The spread of Christianity
Internally, the 8th and 9th centuries saw the gradual assimilation of the Bulgars by the Slavic majority. There are almost no sources that describe this process, but it was certainly facilitated by the spread of Christianity, which provided a new basis for a common culture. Boris I of Bulgaria (852–889) was baptized a Christian in 864, at a time when the conflict between the Roman church and the Eastern church in Constantinople was becoming more open and intense. Although Boris’s baptism was into the Eastern church, he subsequently wavered between Rome and Constantinople until the latter was persuaded to grant de facto autonomy to Bulgaria in church affairs.

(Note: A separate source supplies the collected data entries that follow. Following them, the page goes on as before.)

<file path="src/rtl/reg_file_mp.sv">
//------------------------------------------------------------------------------
// reg_file_mp : multi-read-port register file with a hardwired zero register
//               and a post-reset clear sweep. The macro REG_FILE_BYPASS_EN
//               enables a same-cycle write-through bypass on each read port.
// Revision    : 1.0 - initial release
//------------------------------------------------------------------------------
`default_nettype none

module reg_file_mp #(
    parameter int DATA_W   = 32,
    parameter int ADDR_W   = 5,
    parameter int NUM_RD   = 2,
    parameter int ZERO_REG = 31
) (
    input  logic                     clk,
    input  logic                     rst,
    input  logic [NUM_RD*ADDR_W-1:0] ra,
    output logic [NUM_RD*DATA_W-1:0] rd,
    input  logic                     we,
    input  logic [ADDR_W-1:0]        wa,
    input  logic [DATA_W-1:0]        wd,
    output logic                     ready
);

    localparam int                c_depth    = 2 ** ADDR_W;
    localparam logic [ADDR_W-1:0] c_zero     = ADDR_W'(ZERO_REG);
    localparam logic [ADDR_W:0]   c_last_idx = (ADDR_W + 1)'(c_depth - 1);

    typedef enum logic [0:0] {
        CLEAR = 1'b0,
        RUN   = 1'b1
    } state_t;

    state_t              r_state;
    state_t              w_state_nxt;
    logic [ADDR_W:0]     r_clr_cnt;
    logic [ADDR_W:0]     w_clr_cnt_nxt;
    logic                w_clr_we;
    logic                w_wr_en;
    logic [DATA_W-1:0]   r_mem [c_depth];

    always_ff @(posedge clk) begin
        if (rst) begin
            r_state   <= CLEAR;
            r_clr_cnt <= '0;
        end else begin
            r_state   <= w_state_nxt;
            r_clr_cnt <= w_clr_cnt_nxt;
        end
    end

    always_comb begin
        w_state_nxt   = r_state;
        w_clr_cnt_nxt = r_clr_cnt;
        w_clr_we      = 1'b0;
        case (r_state)
            CLEAR: begin
                w_clr_we      = 1'b1;
                w_clr_cnt_nxt = r_clr_cnt + (ADDR_W + 1)'(1);
                if (r_clr_cnt == c_last_idx) begin
                    w_state_nxt = RUN;
                end
            end
            RUN: begin
                w_state_nxt = RUN;
            end
            default: begin
                w_state_nxt = CLEAR;
            end
        endcase
    end

    assign ready   = (r_state == RUN);
    assign w_wr_en = ready && we && (wa != c_zero);

    // Storage has no reset; the sweep is what brings it to a known state.
    always_ff @(posedge clk) begin
        if (!rst) begin
            if (w_clr_we) begin
                r_mem[r_clr_cnt[ADDR_W-1:0]] <= '0;
            end else if (w_wr_en) begin
                r_mem[wa] <= wd;
            end
        end
    end

    for (genvar gi = 0; gi < NUM_RD; gi++) begin : g_rd
        logic [ADDR_W-1:0] w_ra;
        logic [DATA_W-1:0] w_data;

        assign w_ra = ra[gi*ADDR_W +: ADDR_W];

        always_comb begin
            w_data = r_mem[w_ra];
`ifdef REG_FILE_BYPASS_EN
            if (w_wr_en && (wa == w_ra)) begin
                w_data = wd;
            end
`endif
            // Masking while not ready keeps uninitialised storage off the bus.
            if (!ready || (w_ra == c_zero)) begin
                w_data = '0;
            end
        end

        assign rd[gi*DATA_W +: DATA_W] = w_data;
    end

endmodule

`default_nettype wire

</file>
<file path="config.mk">
export PLATFORM = sky130hd
export DESIGN_NAME = reg_file_mp
export DESIGN_NICKNAME = d
export VERILOG_FILES = /design/src/rtl/reg_file_mp.sv
export SDC_FILE = /design/constraint.sdc
export NUM_CORES = 1
export LEC_CHECK = 0
export ABC_AREA = 1
export CORE_AREA = 2 2 329 575
export CTS_BUF_LIST = sky130_fd_sc_hd__clkbuf_8 sky130_fd_sc_hd__clkbuf_16
export CTS_CLUSTER_DIAMETER = 150
export DETAILED_ROUTE_END_ITERATION = 7
export DIE_AREA = 0 0 331 577
export PLACE_DENSITY = 0.44
export SLEW_MARGIN = 20
export SYNTH_ARGS = -nofsm -noshare
export SYNTH_HDL_FRONTEND = slang
export SYNTH_SLANG_ARGS = --single-unit
export TNS_END_PERCENT = 5
</file>
<file path="constraint.sdc">
create_clock -name clk -period 5.36 [get_ports clk]
set_input_delay 1.608 -clock clk [delete_from_list [all_inputs] [get_ports clk]]
set_output_delay 1.608 -clock clk [all_outputs]
set_load 0.005 [all_outputs]
</file>
* After elaboration in Yosys (flattened, before gate mapping)
Memory sizes are Yosys's and may differ from the RTL's.
Index checks and enable logic that the tools add are counted.
** Cells by class
- Add/subtract/negate cells :: 1
- Equality and inequality tests :: 4
- Muxes and demuxes :: 14
- Bitwise gates (word level) :: 1
- Reductions and logical operators :: 6
** Operators by type and width (count)
- $mux 32 :: 3
- $reduce_or 32->1 :: 1
- $eq 5x5->1 const B :: 2
- $mux 1 :: 9
- $add 6x1->6 const B :: 1
- $eq 6x5->1 const B :: 1
- $mux 5 :: 1
- $ne 5x5->1 const B :: 1
- $logic_and 1x1->1 :: 2
- $logic_or 1x1->1 :: 2
- $pmux 1 s2 :: 1
- $logic_not 1->1 :: 1
- $not 1->1 :: 1
** Word-level totals
- Register bits after elaboration :: 7
- Bits in writable memories :: 1024
- Input bits :: 50
- Output and inout port bits :: 65
- Word-level logic and storage cells :: 29
- Memories kept :: 1
** Memory list
- r_mem :: words 32, bits a word 32, rd ports 2, clocked after Yosys merged registers in 0, write ports 1, line 40 : logic [DATA_W-1:0] r_mem [c_depth];

* Depth between registers and ports, before layout
- Word-level depth :: 8
- Gate-level depth with buffers :: 13
- Gate-level depth less buffers :: 11

* Worst setup path before layout
No wires, ideal clock.
- Kind :: input to register
- Start point :: input wa[3]
- End point :: memory r_mem[24][0], enable pin
- Arrival time :: 3822 ps
- Data required time :: 4939 ps
- Path slack :: 1117 ps
- Stages on the path :: 9
- Cells stage by stage :: inv_1 > nor2_2 > nand3_4 > nand2_4 > buf_6 > nand2_1 > nand2_2 > nand3_1 > nor2_1
** Between the ends
- Word-level cells in the longest chain between the ends :: 8
- Elaborated cells between the ends (all ways) :: 9
- Those cells by class :: eq/ne: 1; mux: 6; reduce/logical: 2
** Ends and longest elaborated chain
- start, declared :: line 20 : input logic [ADDR_W-1:0] wa,
- $ne 5x5->1 :: line 74 : assign w_wr_en = ready && we && (wa != c_zero);
- $logic_and 1x1->1 :: line 74
- $mux 1 :: line 81 : end else if (w_wr_en) begin
- $mux 1 :: line 79 : if (w_clr_we) begin
- $mux 1 :: line 78 : if (!rst) begin
- $mux 1 (implied by the code) :: line 82 : r_mem[wa] <= wd;
- $reduce_or 32->1 (no line)
- $mux 5 (no line) / $mux 1 (equally long branches)
- end, declared :: line 40
Parallel ways exist; a longest one is shown, timed or not.

* Worst setup path after layout
- Start point :: input ra[0]
- End point :: output rd[5]
** Between the ends
- Word-level cells in the longest chain between the ends :: 3
- Elaborated cells between the ends (all ways) :: 4
- Those cells by class :: eq/ne: 1; mux: 1; reduce/logical: 1; memory: 1
** Ends and longest elaborated chain
- start, declared :: line 17 : input logic [NUM_RD*ADDR_W-1:0] ra,
- parallel branches: the longest is 2 deep, another holds $mem_v2 32x32
- $mux 32 * :: line 101 : if (!ready || (w_ra == c_zero)) begin
- end, declared :: line 18 : output logic [NUM_RD*DATA_W-1:0] rd,
Every way passes the cells marked *.

==> qor.yml <==
outcome:
  status: "complete, no violations"
power:
  p_comb_frac: 0.106
  finalPower_uw: 18800
  peakVddDrop_mv: 0.243
  cell_internal_pwr_uw: 14100
  swShare: 0.251
  clock_power_share: 0.426
  switchingPower_uw: 4710
  seqPwrFrac: 0.468
  cellPowerDensity_nw_per_um2: 280
  power.leakage_uw: 0.0294
worst_setup_path:
  path_max_fanout: 30
  crit_type: "in2out"
  reg2reg_to: "r_mem[6][11]$_DFFE_PP_"
  cp_slowest_cell: "clkdlybuf4s50_1"
  worstPathArrival_ns: 3.69
  cp-end-kind: "primary output"
  path_cells: "buf_8, buf_12, buf_12, buf_4, nand2_1, nand3_1, nand3_1, nand3_1, nand2_1, nand2_1, nor2_4, clkdlybuf4s50_1"
  r2r_cells: 7
  r2r-start: "ready$_SDFF_PP0_"
  reg2reg_setup_slack_ns: 2.47
  cp.required_ns: 3.75
  crit_path_max_incr_delay_ns: 0.52
  start_kind: "primary input"
floorplanning:
  ioPinCount: 115
  fp.dieW_um: 331
  coreArea_um2: 187000
  std_cell_rows: 210
  die-area_um2: 191000
  initial_core_util: 0.298
  die_h_um: 577
cells_and_area:
  drive_gt1_frac: 0.100
  fin_area_um2: 67000
  syn_to_final_growth_pct: 20.7
  nNetsFinal: 7166
  fin_cells: 9642
placed_design:
  placed_cell_area_um2: 63000
  io_buffers: 114
  dp_slack_ns: -0.498
  dpl.cell_count: 9438
  gp_congestion: 0.843
  hpwl_mm: 142
yosys:
  avgSynthCellArea_um2: 8.04
  syn-num-nets: 6955
  syn-cell-area_um2: 55500
  synth_cells: 6904
  synth_top_area_frac: 0.554
  synth_cell_type_count: 33
  ys_warn_count: 0
  synth_seq_cells: 1031
  yosysTopAreaCell: "edfxtp_1"
  synth-seq-area-share: 0.556
  ys_top_cells_by_area: "edfxtp_1 55%, nand2_1 19%, nand3_1 8.8%, inv_1 6.0%, nor2_1 3.1%"
route:
  num_vias: 47700
  topRoutingLayerUsed: "met4"
  dr.pass1.iters: 6
  wl_met2_mm: 118
  vias_per_cell: 4.95
  avgRoutedWirePerCell_um: 23.6
  drtIter0Drc: 3774
  met1_length_mm: 88.8
  postRouteAntennaNets: 0
  drc: 0
  dr_wl_met3_mm: 10.1
  routed_wl_mm: 228
global_route:
  grt_overflow: 0
  grt_pass1_vias: 47000
  grt_max_degree: 68
  grt_usage: 0.234
  grt_pass1_wl_mm: 325
  antenna_found_initial: 3
timing:
  max_freq_mhz: 189
  post-route-period-util: 0.988
  rsz0062_at_grt: "true"
  relSlewSlack: 0.392
  whs_ns: 0.484
  finalWorstSetupSlack_ns: 0.0636
  setup_viol: 0
  hold_viol_final: 0
  finalMaxSlewViolations: 0
  period_minus_slack_ns: 5.30
  clock-skew-final_ns: 0.0435
  tightest_slew_ns: 0.909
min_path:
  hold_end: "r_clr_cnt[4]$_SDFFE_PP0N_"
  hp-class: "reg2reg"
  holdPathStages: 1
  min_from: "r_clr_cnt[4]$_SDFFE_PP0N_"
job:
  drv_cap: 0
clock_tree:
  tritoncts: "yes"
  ctsHoldBuffers: 0
  cts.sinks: 1031
  htreeDepth: 3
  insertion_delay_ns: 0.73
  cts.clk_slew.worst_paths_ns: 0.06
  cts_max_path_buffers: 3
  cts_made_buffers: 102
  cts_root_buf: "clkbuf_16"
-- power groups by stage --
stage | Sequential, uW | Combinational, uW | Clock [uW]
2_1_floorplan | 8970 | 1050 | 0
3_3_place_gp | 8970 | 1970 | 0
3_5_place_dp | 8970 | 1960 | 0
4_1_cts | 8800 | 1970 | 8140
5_1_grt | 8800 | 2150 | 8420
6_report | 8800 | 1990 | 8000
-- critical path, delay by kind of cell --
kind	cells	cell delay, ns
buffers and inverters	5	1.24
AND/OR/NAND/NOR	7	0.77
-- cells by family (layout without fill, tap and decap cells) --
group           Yosys count  in the layout  synth area share
compound gates          329            329            0.0326
fa+ha+maj                 1              1          0.000225
simple gates           4230           4230             0.312
flops                  1031           1031             0.556
other cells               0              1                 0
xor+xnor                  1              1          0.000158
buf+inv                1312           1611            0.0990
-- cell usage after synthesis --
cell / number
a21oi_1: 197
buf_1: 40
buf_2: 277
buf_4: 35
buf_6: 11
clkbuf_1: 51
clkinv_2: 2
dfxtp_1: 7
edfxtp_1: 1024
ha_1: 1
inv_1: 893
inv_2: 1
inv_4: 2
nand2_1: 2755
nand2_2: 6
nand2_4: 1
nand3_1: 971
nand3_2: 10
nand3_4: 1
nand3b_1: 3
nor2_1: 454
nor2_2: 3
nor2_4: 2
nor2_8: 1
nor3_1: 5
nor3b_1: 1
nor4_1: 1
o211ai_1: 64
o21ai_0: 67
o21ai_2: 1
or2_0: 8
or2_2: 8
xnor2_1: 1
-- per-layer routing --
layer	up-vias	global-route usage
li1	22400	-
met1	23300	0.277
met2	1535	0.422
met3	436	0.0240
met4	0	0.109
met5	-	0
-- layout by cell type (no fill, tap or decap), types with 24 or more instances in the layout --
cell             count
nand2_1           2752
edfxtp_1          1024
nand3_1            966
inv_1              895
nor2_1             365
buf_4              236
a21oi_1            196
buf_12             156
clkbuf_16          106
clkdlybuf4s50_1    102
o21ai_0             67
o211ai_1            64
nor2_4              48
nor2_2              46
clkinv_2            24
-- stage by stage --
step / setup TNS, ns / util
floorplan: 0 / -
global placement: -20.85 / 0.337
detailed placement: -19.63 / 0.337
CTS: -0.00465 / 0.358
global route: -0.0934 / 0.359
finish: 0 / 0.359
-- state kept, by name, summed over array words and instances (netlist names) --
register,count
r_mem,1024
r_clr_cnt,6
ready,1
-- how the worst max path moves through the flow --
stage / start / endpoint / slack (ns) / cells after the start
finish: ra[0] / rd[5] / 0.06 / 12
detailed placement: ra[8] / rd[61] / -0.50 / 12
CTS: ra[3] / rd[25] / -0.005 / 14
global route: ra[5] / rd[46] / -0.02 / 14
floorplan: wa[3] / r_mem[24][0]$_DFFE_PP_ / 1.12 / 9
global placement: ra[8] / rd[61] / -0.52 / 12
-- layout make-up --
cell class	count	area (um2)
fill	19100	120000
sequential	1031	30900
multi-input combinational	4561	19600
timing repair buffer	520	6320
inverter	898	3430
tap	2438	3050
clock buffer	104	2600
clock inverter	88	1030
timing repair inverter	1	8.76
antenna	1	2.50
-- repair_timing --
action / in CTS / in global routing
buffers inserted: 2 / 4
pin swaps: 1 / 3
setup endpoints to repair: 64 / 38
gates cloned: 2 / 3
gates resized for setup: 34 / 35
No activity file was read; power rests on OpenSTA's default activity.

The spread of Christianity was facilitated by the work of Saints Cyril and Methodius, who had invented an alphabet in which to write the Slavic language (known as Old Church Slavonic or Old Bulgarian) and almost completed the translation of the Bible (most parts of both the Old and the New Testament) into the vernacular of the land. They also developed a Slavonic liturgy in Moravia. When Moravia committed to Rome and expelled the disciples of Cyril and Methodius, many of them resettled in Bulgaria, where they were welcomed by Boris and undertook the translation of church books and the training of priests. St. Clement and St. Naum are credited with preparing more than 3,000 priests at the religious educational centre (in effect the first Slavic university) they established on the shores of Lake Ohrid (Okhrid) in Macedonia.

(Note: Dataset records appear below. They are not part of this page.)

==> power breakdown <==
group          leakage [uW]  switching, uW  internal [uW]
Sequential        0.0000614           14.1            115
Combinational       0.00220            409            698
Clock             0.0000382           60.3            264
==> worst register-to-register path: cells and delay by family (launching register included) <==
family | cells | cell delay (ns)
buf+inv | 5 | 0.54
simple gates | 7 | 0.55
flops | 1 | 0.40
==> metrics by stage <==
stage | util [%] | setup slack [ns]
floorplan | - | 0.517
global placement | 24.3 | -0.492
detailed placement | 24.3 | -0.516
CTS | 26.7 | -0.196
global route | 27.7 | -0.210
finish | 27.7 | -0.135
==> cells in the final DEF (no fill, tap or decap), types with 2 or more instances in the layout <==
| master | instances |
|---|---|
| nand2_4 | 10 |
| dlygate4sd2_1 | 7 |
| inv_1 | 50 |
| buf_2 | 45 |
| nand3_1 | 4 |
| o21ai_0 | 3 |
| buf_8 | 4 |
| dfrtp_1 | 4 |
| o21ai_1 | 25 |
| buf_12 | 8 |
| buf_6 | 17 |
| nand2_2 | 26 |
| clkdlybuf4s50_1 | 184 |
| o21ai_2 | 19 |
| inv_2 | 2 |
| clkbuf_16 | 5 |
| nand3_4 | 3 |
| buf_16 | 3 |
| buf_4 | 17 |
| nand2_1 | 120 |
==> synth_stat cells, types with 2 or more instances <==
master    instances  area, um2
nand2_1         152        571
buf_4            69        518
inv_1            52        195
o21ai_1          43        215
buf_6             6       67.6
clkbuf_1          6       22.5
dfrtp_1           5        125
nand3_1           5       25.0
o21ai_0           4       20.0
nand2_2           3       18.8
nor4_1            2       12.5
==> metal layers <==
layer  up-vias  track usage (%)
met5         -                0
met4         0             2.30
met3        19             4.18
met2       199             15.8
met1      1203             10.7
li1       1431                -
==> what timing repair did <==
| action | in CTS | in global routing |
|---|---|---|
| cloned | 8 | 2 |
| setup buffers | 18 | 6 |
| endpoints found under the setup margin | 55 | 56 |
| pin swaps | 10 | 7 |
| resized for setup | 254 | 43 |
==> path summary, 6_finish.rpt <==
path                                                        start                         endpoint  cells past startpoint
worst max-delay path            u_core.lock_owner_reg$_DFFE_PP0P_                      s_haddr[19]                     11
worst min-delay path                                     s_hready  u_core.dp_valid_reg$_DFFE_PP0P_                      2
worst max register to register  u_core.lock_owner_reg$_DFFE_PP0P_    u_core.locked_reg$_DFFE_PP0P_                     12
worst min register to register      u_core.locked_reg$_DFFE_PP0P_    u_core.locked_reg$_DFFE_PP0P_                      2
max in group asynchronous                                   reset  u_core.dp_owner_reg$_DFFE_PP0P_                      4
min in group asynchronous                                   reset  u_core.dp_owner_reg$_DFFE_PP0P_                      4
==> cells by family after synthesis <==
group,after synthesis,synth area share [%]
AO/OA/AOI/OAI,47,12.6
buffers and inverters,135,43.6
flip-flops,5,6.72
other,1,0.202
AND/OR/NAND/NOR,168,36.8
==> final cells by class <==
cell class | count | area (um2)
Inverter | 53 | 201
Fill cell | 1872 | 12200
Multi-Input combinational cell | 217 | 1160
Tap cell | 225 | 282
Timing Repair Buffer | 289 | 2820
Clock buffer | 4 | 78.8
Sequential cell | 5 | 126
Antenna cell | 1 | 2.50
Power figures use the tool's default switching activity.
[src/rtl/ntt_bram_stream.sv]
// Streaming load/unload front-end for the NTT coefficient BRAM (1-cycle read latency).
module ntt_bram_stream
  import ntt_stream_pkg::*;
#(
  parameter int DW     = 18,
  parameter int AW     = 12,
  parameter int BITREV = 1
) (
  input  logic                clk,
  input  logic                rst,
  input  logic                start_load,
  input  logic                start_unload,
  ntt_bram_stream_if.slave    strm,
  output logic                busy,
  output logic                load_done,
  output logic                unload_done,
  output logic                bram_wr_en,
  output logic [AW-1:0]       bram_wr_addr,
  output logic [DW-1:0]       bram_wr_din,
  output logic [AW-1:0]       bram_rd_addr,
  input  logic [DW-1:0]       bram_rd_dout
);

  state_t        r_state;
  state_t        w_state_nxt;
  logic [AW-1:0] r_wcnt;
  logic [AW-1:0] r_rcnt;
  logic          r_inflight;
  logic          r_load_done;
  logic          r_unload_done;
  logic          w_wr_hs;
  logic          w_issue;
  logic          w_room;
  logic          w_pop;
  logic          w_load_fin;
  logic          w_unload_fin;
  logic [1:0]    w_fill;

  ntt_skid2 #(.DW(DW)) u_skid (
    .clk     (clk),
    .rst     (rst),
    .i_push  (r_inflight),
    .i_data  (bram_rd_dout),
    .i_ready (strm.out_ready),
    .o_valid (strm.out_valid),
    .o_data  (strm.out_data),
    .o_fill  (w_fill)
  );

  assign w_pop  = strm.out_valid & strm.out_ready;
  // Space left once this cycle's pop and the returning read are accounted for.
  assign w_room = ({1'b0, w_fill} + {2'b00, r_inflight}) < (3'd2 + {2'b00, w_pop});

  always_comb begin
    w_state_nxt  = r_state;
    w_wr_hs      = 1'b0;
    w_issue      = 1'b0;
    w_load_fin   = 1'b0;
    w_unload_fin = 1'b0;
    unique case (r_state)
      IDLE: begin
        if (start_load) begin
          w_state_nxt = LOAD;
        end else if (start_unload) begin
          // Address 0 goes out in the start cycle so the first word appears two cycles later.
          w_state_nxt = UNLOAD_ISSUE;
          w_issue     = 1'b1;
        end
      end
      LOAD: begin
        w_wr_hs = strm.in_valid;
        if (strm.in_valid && r_wcnt == '1) begin
          w_state_nxt = IDLE;
          w_load_fin  = 1'b1;
        end
      end
      UNLOAD_ISSUE: begin
        w_issue = w_room;
        if (w_room && r_rcnt == '1) w_state_nxt = UNLOAD_DRAIN;
      end
      UNLOAD_DRAIN: begin
        if (!r_inflight && (w_fill == 2'd0 || (w_fill == 2'd1 && w_pop))) begin
          w_state_nxt  = IDLE;
          w_unload_fin = 1'b1;
        end
      end
      default: w_state_nxt = IDLE;
    endcase
  end

  always_ff @(posedge clk or posedge rst) begin
    if (rst) begin
      r_state       <= IDLE;
      r_wcnt        <= '0;
      r_rcnt        <= '0;
      r_inflight    <= 1'b0;
      r_load_done   <= 1'b0;
      r_unload_done <= 1'b0;
    end else begin
      r_state       <= w_state_nxt;
      r_inflight    <= w_issue;
      r_load_done   <= w_load_fin;
      r_unload_done <= w_unload_fin;
      if (w_wr_hs) r_wcnt <= r_wcnt + 1'b1;
      if (w_issue) r_rcnt <= r_rcnt + 1'b1;
    end
  end

  assign strm.in_ready = (r_state == LOAD);
  assign busy          = (r_state != IDLE);
  assign load_done     = r_load_done;
  assign unload_done   = r_unload_done;
  assign bram_wr_en    = w_wr_hs;
  assign bram_wr_din   = w_wr_hs ? strm.in_data : '0;
  assign bram_wr_addr  = (BITREV != 0) ? AW'(bitrev(32'(r_wcnt), AW)) : r_wcnt;
  assign bram_rd_addr  = r_rcnt;

endmodule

Bulgaria’s conversion had a political dimension, for it contributed both to the growth of central authority and to the merging of Bulgars and Slavs into a unified Bulgarian people. Boris adopted Byzantine political conceptions, referring to himself as ruler “by the grace of God,” and the new religion provided justification for suppressing those boyars of Bulgar origin who clung to paganism and the political and social order with which it was linked. In 889 Boris, whose faith apparently was deep and genuine, abdicated to enter a monastery. When his eldest son, Vladimir, fell under the influence of the old boyars and attempted to reestablish paganism, Boris led a coup that overthrew him. After Vladimir was deposed and blinded, Boris convened a council that confirmed Christianity as the religion of the state and moved the administrative capital from Pliska to the Slavic town of Preslav (now known as Veliki Preslav). The council conferred the throne on Boris’s third son, Simeon, and Boris retired permanently to monastic life.
Reign of Simeon I
The reign of Simeon I (893–927) marked the high point of the first medieval Bulgarian state. Educated in Constantinople and imbued with great respect for the arts and Greek culture, Simeon encouraged the building of palaces and churches, the spread of monastic communities, and the translation of Greek books into Slavonic. Preslav was made into a magnificent capital that observers described as rivaling Constantinople. The artisans of its commercial quarter specialized in ceramics, stone, glass, wood, and metals, and Bulgarian tile work in the “Preslav style” surpassed its contemporary rivals and was eagerly imported by Byzantium and Kievan Rus.
Simeon was also a gifted military leader. His campaigns extended Bulgaria’s borders, but he ultimately dissipated the country’s strength in an effort to take Constantinople. When he died, he was master of the northern Balkans, including the Serbian lands, and styled himself “Tsar of the Bulgars and Autocrat of the Greeks,” but his country was near exhaustion.
Under Simeon’s successors, Bulgaria was beset by internal dissension provoked by the spread of Bogomilism (a dualist religious sect) and by assaults from Magyars, Pechenegs, the Rus, and Byzantines. The capital city was moved to Ohrid after the fall of Preslav in 971. In the campaign of 1014 the Byzantine emperor Basil II won a decisive victory over Tsar Samuel, after which he blinded as many as 15,000 prisoners taken in the battle and then released them. (For this act he became known as Basil Bulgaroctonus, or “Basil, Slayer of the Bulgars.”) The shock of seeing his blinded army is said to have caused Samuel’s death. Bulgaria lost its independence in 1018 and remained subject to Byzantium for more than a century and a half, until 1185.